Estrogen and progesterone regulate expression of the endothelins in the rhesus macaque endometrium

• Published in: Human reproduction (Oxford) Vol. 26; no. 7; pp. 1715 - 1728
• Main Authors: Keator, Christopher S., Mah, Kuni, Ohm, Lindsay, Slayden, Ov D.
• Format: Journal Article
• Language: English
• Published: Oxford Oxford University Press 01.07.2011
• Subjects: Animals; Aspartic Acid Endopeptidases - genetics; Aspartic Acid Endopeptidases - metabolism; Biological and medical sciences; Endometrium - cytology; Endometrium - drug effects; Endometrium - metabolism; Endothelin-Converting Enzymes; Endothelins - analysis; Endothelins - genetics; Endothelins - metabolism; Estrogens - pharmacology; Female; Gene Expression Regulation - drug effects; Gynecology. Andrology. Obstetrics; Macaca mulatta - metabolism; Macaca mulatta - physiology; Medical sciences; Menstrual Cycle - drug effects; Menstrual Cycle - metabolism; Menstruation - drug effects; Menstruation - metabolism; Metalloendopeptidases - genetics; Metalloendopeptidases - metabolism; Neprilysin - genetics; Neprilysin - metabolism; Original; Progesterone - pharmacology; Receptors, Endothelin - genetics; Receptors, Endothelin - metabolism; Stromal Cells - metabolism; endometrium; endothelin; ovarian hormones; macaque; menstrual cycle; Endothelin; Menstrual cycle; Estrogen; Monkey; Ovarian hormone; Progestagen; Vertebrata; Regulation(control); Mammalia; Uterus; Female genital system; Primates; Rh-System; Progesterone; Sex steroid hormone; Endometrium
• ISSN: 0268-1161; 1460-2350
• DOI: 10.1093/humrep/der115

BACKGROUND Endothelins (EDNs) are thought to modulate endometrial blood flow during menses, stromal healing and endometrial growth during the proliferative phase. Our goal was to assess the effects of estrogen and progesterone on the EDN paracrine system in the endometrium of rhesus macaques. METHODS In this study, archived samples were used. These samples were collected from oophorectomized rhesus macaques that were treated sequentially with estradiol (E2) and then E2 plus progesterone to create artificial menstrual cycles. Endometrium from animals in the menstrual, proliferative and secretory phases of the artificial cycle were analyzed by real-time PCR, in situ hybridization and immunocytochemistry to detect changes in EDN peptides (EDN1, EDN2, EDN3), EDN receptors (EDNRA, EDNRB), EDN-converting enzyme 1 (ECE1) and membrane metalloendopeptidase (MME)—an enzyme that degrades the EDNs.

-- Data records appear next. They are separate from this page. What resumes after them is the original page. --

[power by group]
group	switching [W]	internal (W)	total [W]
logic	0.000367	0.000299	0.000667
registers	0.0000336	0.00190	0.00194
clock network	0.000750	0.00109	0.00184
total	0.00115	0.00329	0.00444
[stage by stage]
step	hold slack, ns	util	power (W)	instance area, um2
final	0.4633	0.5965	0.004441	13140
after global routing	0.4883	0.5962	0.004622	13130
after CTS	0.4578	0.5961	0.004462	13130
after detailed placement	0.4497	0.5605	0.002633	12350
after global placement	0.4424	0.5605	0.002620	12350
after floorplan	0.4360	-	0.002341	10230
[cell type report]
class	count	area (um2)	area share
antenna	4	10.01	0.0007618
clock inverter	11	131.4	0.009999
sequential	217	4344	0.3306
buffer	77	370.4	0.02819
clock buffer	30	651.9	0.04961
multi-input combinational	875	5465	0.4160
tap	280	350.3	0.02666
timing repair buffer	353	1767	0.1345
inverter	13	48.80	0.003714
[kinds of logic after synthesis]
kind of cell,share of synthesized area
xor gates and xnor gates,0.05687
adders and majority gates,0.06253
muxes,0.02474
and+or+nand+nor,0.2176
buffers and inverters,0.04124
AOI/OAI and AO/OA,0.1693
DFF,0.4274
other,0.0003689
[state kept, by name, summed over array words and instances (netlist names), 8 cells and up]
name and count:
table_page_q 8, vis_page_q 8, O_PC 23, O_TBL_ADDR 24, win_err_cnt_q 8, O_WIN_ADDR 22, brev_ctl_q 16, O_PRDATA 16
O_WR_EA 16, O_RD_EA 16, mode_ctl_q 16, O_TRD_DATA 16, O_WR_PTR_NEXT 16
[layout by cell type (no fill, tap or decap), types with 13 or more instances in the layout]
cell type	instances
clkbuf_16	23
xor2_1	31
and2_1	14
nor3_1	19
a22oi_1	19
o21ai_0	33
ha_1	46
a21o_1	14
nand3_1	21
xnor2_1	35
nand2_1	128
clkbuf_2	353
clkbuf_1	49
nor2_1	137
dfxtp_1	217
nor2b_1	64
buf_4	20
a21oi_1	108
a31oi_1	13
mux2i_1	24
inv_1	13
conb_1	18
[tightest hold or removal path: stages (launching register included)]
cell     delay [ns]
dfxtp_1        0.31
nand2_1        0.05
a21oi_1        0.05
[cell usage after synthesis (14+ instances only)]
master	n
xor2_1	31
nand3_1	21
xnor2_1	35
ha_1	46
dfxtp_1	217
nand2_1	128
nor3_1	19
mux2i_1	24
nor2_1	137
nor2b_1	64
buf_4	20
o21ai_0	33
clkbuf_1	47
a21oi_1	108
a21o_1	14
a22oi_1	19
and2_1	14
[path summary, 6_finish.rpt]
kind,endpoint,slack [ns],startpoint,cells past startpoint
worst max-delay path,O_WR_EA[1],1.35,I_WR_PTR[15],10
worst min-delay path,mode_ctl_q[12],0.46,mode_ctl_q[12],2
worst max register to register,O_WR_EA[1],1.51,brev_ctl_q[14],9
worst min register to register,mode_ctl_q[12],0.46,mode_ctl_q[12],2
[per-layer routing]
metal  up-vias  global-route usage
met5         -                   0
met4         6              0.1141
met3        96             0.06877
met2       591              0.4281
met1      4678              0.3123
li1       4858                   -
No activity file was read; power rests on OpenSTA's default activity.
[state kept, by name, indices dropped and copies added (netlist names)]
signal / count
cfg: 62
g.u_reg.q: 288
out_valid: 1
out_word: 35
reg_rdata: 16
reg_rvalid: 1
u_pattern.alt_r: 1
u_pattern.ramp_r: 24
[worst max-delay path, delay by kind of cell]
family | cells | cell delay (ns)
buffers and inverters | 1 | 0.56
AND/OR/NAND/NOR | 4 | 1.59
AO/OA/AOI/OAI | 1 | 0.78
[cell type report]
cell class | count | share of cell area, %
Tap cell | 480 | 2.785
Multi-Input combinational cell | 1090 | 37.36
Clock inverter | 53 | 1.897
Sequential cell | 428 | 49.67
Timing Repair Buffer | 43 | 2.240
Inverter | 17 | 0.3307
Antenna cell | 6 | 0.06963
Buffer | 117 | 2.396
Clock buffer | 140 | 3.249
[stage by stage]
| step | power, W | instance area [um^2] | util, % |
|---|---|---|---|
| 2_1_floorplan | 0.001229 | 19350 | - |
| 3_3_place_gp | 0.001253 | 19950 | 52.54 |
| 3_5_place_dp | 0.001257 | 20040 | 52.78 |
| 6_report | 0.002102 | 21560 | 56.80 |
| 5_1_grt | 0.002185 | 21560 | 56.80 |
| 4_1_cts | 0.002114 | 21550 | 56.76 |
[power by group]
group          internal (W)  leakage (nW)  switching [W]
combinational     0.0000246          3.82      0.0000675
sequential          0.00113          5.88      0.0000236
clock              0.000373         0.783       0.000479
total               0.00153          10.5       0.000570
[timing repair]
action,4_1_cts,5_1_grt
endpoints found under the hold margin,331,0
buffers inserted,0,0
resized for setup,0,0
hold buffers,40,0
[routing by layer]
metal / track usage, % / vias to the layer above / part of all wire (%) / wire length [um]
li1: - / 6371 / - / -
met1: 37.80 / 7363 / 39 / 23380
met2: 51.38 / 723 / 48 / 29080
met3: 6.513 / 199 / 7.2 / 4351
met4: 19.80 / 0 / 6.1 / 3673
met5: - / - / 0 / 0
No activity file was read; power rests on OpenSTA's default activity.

RESULTS Compared with the late secretory phase, progesterone withdrawal at the end of the artificial menstrual cycle triggered an increase (P< 0.05) in EDN1, EDNRB and ECE1 in the upper functionalis zone during menses of the next cycle. Treatment with E2 alone in the proliferative phase increased (P< 0.05) EDNRA transcript, which was confined predominantly to the stromal cells. E2 plus progesterone in the artificial secretory phase suppressed (P< 0.05) the expression of EDN3 in the functionalis zone stroma and epithelia, tended (P= 0.08) to attenuate levels of epithelial EDN2 and markedly up-regulated (P< 0.05) the stromal expression of MME. CONCLUSIONS Our results indicate that estrogen and progesterone regulate the EDN family during the menstrual cycle. The changes in the EDN paracrine system during the mid-secretory phase may indicate a role for EDN during embryo implantation.